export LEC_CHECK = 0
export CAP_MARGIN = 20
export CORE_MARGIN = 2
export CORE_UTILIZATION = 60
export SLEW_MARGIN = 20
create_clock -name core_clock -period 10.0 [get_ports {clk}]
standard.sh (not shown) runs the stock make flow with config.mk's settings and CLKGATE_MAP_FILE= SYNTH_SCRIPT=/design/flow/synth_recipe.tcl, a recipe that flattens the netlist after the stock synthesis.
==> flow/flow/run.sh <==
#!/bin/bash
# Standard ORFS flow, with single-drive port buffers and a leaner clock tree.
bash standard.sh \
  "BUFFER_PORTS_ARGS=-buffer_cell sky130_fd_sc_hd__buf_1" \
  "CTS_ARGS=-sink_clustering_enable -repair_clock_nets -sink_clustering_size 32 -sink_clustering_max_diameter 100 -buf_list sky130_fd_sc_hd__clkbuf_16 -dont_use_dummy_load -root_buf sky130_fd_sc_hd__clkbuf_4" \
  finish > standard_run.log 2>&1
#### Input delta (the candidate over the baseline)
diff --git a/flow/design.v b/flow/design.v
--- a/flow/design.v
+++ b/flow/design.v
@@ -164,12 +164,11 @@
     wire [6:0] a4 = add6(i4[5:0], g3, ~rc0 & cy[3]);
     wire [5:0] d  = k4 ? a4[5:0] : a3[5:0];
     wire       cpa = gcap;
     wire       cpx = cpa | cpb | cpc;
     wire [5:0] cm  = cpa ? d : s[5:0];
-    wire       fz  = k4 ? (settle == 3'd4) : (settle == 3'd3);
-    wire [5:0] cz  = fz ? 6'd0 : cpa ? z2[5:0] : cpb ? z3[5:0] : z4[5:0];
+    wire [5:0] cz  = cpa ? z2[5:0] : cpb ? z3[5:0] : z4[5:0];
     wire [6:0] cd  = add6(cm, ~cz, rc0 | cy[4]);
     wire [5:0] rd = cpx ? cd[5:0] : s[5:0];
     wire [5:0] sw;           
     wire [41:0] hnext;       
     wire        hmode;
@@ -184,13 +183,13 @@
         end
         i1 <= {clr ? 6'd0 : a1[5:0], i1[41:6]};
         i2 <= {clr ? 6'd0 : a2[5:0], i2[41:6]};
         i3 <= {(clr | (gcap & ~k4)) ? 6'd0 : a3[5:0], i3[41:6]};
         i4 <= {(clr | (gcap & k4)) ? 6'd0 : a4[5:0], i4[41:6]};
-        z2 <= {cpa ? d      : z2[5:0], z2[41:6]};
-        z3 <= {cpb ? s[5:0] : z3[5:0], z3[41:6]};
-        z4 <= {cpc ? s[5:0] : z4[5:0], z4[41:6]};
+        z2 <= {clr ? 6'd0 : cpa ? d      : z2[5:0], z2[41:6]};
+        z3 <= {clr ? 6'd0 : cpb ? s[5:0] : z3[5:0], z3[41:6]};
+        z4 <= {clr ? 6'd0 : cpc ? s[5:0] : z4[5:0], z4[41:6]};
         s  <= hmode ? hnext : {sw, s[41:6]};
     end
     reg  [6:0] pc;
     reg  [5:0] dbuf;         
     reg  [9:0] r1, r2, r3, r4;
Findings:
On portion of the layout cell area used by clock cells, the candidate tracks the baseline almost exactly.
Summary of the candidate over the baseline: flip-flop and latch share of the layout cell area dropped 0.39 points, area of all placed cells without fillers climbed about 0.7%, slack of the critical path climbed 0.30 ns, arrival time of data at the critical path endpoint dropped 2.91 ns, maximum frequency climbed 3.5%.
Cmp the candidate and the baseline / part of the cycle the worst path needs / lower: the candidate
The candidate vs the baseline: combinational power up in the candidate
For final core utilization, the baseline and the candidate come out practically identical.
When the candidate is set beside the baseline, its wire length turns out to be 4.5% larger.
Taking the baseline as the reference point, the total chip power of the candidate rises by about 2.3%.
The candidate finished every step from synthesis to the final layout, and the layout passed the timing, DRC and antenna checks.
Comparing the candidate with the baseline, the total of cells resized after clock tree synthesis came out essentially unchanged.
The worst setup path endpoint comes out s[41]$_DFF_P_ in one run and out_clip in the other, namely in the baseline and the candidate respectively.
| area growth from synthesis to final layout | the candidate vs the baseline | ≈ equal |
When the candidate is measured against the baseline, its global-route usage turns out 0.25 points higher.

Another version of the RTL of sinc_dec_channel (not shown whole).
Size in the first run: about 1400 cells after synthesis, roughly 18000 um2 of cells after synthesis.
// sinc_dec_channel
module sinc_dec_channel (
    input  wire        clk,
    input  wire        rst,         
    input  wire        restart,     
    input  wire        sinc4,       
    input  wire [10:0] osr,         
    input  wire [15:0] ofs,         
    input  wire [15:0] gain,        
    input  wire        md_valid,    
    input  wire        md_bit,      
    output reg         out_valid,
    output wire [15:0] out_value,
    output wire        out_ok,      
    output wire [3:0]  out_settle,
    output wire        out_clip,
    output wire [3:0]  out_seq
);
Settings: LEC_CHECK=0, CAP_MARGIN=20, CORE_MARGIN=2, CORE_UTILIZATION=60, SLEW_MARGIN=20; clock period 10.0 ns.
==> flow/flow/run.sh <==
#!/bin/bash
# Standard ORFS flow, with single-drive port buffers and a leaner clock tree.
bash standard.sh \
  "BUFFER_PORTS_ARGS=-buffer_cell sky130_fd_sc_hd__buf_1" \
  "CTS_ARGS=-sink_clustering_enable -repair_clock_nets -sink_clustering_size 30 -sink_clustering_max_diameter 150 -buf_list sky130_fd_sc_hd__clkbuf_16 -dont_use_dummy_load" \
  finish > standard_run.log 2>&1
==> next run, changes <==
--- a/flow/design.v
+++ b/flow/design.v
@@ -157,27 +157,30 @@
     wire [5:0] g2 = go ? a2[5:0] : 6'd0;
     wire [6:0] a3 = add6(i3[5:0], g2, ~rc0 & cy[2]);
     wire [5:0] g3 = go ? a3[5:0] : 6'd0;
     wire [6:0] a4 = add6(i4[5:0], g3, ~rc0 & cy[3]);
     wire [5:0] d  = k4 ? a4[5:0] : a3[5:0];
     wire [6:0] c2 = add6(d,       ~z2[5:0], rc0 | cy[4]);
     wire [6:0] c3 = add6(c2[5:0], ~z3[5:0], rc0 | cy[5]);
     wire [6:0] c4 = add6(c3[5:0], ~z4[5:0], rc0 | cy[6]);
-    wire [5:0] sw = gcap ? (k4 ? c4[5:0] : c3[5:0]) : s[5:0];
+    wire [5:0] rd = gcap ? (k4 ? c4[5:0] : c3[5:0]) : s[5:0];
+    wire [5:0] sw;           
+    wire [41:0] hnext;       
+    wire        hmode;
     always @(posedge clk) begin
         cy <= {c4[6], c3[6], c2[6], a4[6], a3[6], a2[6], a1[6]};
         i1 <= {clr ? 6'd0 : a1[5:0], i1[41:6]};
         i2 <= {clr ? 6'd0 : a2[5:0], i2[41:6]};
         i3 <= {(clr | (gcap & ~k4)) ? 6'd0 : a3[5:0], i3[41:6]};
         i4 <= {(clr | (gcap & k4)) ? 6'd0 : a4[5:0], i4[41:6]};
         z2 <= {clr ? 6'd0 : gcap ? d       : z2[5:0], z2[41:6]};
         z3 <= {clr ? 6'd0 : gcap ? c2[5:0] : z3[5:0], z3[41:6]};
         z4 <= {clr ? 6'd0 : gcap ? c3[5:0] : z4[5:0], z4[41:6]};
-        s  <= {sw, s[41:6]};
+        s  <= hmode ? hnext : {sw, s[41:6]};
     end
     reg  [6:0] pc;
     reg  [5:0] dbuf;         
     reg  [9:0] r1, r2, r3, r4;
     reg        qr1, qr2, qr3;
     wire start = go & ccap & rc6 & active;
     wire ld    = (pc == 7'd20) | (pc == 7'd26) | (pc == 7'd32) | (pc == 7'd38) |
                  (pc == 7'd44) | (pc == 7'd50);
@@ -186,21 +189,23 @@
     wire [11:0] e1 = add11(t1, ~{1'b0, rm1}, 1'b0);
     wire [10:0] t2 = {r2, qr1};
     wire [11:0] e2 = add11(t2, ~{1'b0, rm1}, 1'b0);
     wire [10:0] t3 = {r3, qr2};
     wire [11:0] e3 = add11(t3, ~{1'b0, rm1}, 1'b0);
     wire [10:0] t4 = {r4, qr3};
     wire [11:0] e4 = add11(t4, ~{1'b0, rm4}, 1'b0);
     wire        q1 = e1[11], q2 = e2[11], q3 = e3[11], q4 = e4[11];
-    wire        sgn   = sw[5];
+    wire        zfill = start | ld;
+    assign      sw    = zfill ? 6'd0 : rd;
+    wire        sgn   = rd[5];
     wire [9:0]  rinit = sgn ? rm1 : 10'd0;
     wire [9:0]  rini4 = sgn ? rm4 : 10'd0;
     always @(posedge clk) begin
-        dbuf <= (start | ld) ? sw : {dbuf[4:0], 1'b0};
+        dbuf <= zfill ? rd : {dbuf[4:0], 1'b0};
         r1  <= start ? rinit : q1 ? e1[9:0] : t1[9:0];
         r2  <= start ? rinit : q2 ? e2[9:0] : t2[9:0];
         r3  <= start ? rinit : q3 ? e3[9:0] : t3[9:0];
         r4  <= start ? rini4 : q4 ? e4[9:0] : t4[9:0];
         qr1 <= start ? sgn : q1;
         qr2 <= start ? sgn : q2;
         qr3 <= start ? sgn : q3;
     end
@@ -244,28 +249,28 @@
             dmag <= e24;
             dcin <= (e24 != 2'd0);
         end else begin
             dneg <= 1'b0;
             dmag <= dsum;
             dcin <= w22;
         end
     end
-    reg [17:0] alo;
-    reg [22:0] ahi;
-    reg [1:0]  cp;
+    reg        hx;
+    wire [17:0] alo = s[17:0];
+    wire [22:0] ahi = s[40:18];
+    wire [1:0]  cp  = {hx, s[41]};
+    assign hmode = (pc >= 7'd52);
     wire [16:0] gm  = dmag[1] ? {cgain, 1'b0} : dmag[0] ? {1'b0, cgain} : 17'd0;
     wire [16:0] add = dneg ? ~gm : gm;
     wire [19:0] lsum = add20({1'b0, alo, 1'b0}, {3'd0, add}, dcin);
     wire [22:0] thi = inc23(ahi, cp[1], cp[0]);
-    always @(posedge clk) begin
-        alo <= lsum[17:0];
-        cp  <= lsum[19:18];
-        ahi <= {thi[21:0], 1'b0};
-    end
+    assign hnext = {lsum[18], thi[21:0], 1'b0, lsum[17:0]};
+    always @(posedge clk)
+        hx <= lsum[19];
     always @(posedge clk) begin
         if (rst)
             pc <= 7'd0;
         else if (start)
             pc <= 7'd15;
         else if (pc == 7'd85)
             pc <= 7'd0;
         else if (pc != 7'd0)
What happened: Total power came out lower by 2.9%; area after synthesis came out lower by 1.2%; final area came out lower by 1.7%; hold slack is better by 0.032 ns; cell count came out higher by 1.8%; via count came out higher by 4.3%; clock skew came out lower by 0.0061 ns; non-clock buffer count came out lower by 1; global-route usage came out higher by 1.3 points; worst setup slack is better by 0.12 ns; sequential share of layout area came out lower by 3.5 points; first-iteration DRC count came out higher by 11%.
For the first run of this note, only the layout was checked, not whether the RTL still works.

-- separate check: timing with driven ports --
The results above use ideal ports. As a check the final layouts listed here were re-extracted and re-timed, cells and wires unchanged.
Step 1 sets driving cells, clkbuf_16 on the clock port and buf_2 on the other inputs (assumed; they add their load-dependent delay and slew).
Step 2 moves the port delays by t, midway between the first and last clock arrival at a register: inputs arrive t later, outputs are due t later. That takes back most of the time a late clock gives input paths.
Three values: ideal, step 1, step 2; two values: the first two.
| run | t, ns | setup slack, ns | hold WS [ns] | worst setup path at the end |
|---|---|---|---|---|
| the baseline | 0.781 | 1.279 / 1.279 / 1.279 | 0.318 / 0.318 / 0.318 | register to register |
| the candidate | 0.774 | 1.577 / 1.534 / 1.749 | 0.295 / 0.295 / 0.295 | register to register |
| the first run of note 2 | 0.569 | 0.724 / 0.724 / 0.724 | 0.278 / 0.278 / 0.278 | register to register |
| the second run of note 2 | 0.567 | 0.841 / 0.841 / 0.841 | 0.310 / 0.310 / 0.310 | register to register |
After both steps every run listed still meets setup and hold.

=-=-=

**What is needed**
Give an exact copy of the lines above from the line with "else if (start)" up to and including the line with "else if (pc != 7'd0)", and leave everything else out.

**Answer for this exercise**
         else if (start)
             pc <= 7'd15;
         else if (pc == 7'd85)
             pc <= 7'd0;
         else if (pc != 7'd0)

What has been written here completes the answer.